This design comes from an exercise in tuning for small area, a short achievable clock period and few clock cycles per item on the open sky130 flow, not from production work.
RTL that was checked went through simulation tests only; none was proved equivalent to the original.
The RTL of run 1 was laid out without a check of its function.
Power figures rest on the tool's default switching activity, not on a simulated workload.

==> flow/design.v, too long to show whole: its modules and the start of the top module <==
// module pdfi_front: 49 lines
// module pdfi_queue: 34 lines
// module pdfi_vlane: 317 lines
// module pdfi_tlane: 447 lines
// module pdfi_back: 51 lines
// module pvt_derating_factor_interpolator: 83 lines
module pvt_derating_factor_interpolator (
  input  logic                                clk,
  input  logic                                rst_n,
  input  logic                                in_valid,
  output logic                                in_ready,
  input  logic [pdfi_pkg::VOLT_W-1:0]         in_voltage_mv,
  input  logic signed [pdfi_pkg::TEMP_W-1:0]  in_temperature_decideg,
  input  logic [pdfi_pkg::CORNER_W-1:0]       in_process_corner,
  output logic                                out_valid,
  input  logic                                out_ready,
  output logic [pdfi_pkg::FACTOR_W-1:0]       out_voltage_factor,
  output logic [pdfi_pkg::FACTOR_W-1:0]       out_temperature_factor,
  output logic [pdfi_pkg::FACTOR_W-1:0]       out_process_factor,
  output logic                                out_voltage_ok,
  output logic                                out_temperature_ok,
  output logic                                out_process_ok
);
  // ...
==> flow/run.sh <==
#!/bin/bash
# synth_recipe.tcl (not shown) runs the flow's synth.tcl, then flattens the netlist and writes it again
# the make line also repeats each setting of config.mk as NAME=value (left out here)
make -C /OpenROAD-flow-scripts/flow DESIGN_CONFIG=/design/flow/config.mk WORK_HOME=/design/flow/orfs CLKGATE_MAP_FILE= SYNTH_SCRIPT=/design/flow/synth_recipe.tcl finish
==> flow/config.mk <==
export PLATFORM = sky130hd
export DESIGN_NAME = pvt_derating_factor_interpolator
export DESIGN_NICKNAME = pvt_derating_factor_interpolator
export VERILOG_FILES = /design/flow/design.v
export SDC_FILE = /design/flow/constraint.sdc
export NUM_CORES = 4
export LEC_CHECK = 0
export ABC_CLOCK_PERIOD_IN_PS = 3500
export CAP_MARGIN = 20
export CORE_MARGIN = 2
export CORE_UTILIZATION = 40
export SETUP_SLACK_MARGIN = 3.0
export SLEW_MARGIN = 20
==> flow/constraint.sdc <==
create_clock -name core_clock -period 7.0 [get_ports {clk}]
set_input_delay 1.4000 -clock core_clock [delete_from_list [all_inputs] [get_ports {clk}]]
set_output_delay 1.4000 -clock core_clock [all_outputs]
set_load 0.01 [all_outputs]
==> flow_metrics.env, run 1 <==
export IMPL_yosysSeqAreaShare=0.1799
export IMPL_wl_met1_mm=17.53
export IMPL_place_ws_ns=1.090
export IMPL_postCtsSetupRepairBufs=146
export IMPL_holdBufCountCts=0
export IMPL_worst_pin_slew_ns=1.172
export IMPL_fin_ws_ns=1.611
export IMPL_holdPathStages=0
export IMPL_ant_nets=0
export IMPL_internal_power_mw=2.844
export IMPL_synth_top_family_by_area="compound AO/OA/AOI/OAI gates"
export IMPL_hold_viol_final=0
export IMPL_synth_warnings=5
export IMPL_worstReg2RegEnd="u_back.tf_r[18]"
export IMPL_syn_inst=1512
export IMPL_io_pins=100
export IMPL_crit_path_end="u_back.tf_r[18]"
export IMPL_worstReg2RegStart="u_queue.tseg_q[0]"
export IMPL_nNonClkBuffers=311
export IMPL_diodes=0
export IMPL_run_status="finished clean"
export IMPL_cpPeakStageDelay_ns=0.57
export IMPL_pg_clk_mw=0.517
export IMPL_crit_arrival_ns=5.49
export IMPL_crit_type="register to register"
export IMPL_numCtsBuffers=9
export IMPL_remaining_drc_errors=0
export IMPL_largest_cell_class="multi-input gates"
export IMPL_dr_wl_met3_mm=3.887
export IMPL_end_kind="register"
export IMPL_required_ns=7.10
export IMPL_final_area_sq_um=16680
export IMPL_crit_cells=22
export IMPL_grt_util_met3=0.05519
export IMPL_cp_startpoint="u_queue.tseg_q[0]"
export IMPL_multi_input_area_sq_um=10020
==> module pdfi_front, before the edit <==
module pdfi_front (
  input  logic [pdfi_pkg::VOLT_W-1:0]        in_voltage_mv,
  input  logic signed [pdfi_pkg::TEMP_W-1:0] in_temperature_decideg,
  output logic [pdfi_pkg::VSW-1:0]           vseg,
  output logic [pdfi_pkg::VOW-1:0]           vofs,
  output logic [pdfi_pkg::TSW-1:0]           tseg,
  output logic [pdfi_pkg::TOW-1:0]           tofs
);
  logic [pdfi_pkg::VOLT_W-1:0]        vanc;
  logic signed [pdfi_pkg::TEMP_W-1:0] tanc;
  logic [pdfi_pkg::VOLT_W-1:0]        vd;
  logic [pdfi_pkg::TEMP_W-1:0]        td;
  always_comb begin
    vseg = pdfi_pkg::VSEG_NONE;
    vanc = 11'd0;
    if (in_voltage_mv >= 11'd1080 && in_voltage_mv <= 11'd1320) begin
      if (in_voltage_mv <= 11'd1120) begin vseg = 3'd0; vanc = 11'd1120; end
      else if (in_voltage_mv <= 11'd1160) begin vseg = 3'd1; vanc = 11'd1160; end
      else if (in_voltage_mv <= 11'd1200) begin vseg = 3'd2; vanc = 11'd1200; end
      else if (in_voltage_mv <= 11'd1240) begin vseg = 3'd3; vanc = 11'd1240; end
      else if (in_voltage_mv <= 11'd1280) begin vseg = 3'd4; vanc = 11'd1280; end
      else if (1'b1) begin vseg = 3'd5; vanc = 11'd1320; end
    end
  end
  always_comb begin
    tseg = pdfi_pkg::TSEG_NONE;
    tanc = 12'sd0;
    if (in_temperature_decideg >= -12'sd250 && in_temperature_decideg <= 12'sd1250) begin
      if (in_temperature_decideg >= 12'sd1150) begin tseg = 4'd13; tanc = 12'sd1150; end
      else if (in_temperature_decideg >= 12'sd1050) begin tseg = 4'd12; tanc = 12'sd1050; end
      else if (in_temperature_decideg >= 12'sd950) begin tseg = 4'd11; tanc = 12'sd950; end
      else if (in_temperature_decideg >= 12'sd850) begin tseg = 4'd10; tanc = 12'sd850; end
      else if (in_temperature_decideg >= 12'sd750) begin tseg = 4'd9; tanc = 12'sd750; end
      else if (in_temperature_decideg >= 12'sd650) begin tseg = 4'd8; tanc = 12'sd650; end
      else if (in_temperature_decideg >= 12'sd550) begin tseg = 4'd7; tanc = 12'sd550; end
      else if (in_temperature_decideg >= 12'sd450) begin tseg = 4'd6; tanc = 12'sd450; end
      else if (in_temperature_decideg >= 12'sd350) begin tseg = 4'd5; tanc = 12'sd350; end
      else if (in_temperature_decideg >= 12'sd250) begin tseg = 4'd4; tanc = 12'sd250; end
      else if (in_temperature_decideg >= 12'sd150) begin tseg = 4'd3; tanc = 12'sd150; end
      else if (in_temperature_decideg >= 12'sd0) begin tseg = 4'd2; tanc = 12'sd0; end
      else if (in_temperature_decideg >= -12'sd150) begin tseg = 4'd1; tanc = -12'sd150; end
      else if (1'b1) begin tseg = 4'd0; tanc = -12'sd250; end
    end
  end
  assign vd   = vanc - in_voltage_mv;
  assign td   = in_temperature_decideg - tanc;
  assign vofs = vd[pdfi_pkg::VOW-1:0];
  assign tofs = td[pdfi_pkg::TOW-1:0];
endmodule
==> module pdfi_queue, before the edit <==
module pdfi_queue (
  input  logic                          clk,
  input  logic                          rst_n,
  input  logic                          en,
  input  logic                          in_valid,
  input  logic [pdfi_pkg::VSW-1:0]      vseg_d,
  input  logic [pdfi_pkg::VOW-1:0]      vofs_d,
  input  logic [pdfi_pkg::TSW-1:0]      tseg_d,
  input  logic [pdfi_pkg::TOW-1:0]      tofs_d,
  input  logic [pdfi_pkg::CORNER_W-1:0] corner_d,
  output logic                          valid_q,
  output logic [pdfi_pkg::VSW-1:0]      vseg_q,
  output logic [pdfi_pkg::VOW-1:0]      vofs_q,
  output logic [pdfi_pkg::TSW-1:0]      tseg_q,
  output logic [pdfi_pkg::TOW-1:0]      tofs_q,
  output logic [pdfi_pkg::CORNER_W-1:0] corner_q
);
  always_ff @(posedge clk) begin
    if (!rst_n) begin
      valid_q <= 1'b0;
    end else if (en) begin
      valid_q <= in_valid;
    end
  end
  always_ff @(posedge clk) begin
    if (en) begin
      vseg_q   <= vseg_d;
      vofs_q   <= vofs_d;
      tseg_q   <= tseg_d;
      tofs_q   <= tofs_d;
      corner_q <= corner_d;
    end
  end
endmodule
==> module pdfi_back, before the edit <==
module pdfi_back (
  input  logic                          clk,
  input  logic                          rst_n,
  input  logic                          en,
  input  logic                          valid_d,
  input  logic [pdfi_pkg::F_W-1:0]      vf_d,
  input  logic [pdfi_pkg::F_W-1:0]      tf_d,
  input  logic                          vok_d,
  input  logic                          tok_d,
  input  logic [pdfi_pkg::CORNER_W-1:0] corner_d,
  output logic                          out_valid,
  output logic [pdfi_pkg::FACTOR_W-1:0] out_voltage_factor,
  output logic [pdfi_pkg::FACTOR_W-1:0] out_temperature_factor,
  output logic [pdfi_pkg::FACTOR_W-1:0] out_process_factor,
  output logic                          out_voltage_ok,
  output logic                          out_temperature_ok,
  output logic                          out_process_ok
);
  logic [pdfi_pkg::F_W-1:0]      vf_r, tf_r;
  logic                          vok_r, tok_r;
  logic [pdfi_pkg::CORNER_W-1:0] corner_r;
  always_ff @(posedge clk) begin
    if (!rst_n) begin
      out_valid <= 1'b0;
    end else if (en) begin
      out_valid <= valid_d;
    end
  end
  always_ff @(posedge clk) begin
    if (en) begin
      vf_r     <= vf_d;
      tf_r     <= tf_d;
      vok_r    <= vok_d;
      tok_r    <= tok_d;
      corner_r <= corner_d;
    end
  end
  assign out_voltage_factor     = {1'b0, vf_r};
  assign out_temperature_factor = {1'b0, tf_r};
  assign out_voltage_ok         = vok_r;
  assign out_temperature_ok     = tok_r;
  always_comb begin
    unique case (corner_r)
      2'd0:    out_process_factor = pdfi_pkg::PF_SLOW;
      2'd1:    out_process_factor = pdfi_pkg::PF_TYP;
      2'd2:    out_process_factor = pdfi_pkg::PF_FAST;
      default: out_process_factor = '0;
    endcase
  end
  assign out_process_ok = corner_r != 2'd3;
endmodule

_ACTIVITY_.
Each line containing "default" belongs in the answer; pick these out of the material and copy them.

_RESULT FOR THIS EXERCISE_.
Power figures rest on the tool's default switching activity, not on a simulated workload.
      default: out_process_factor = '0;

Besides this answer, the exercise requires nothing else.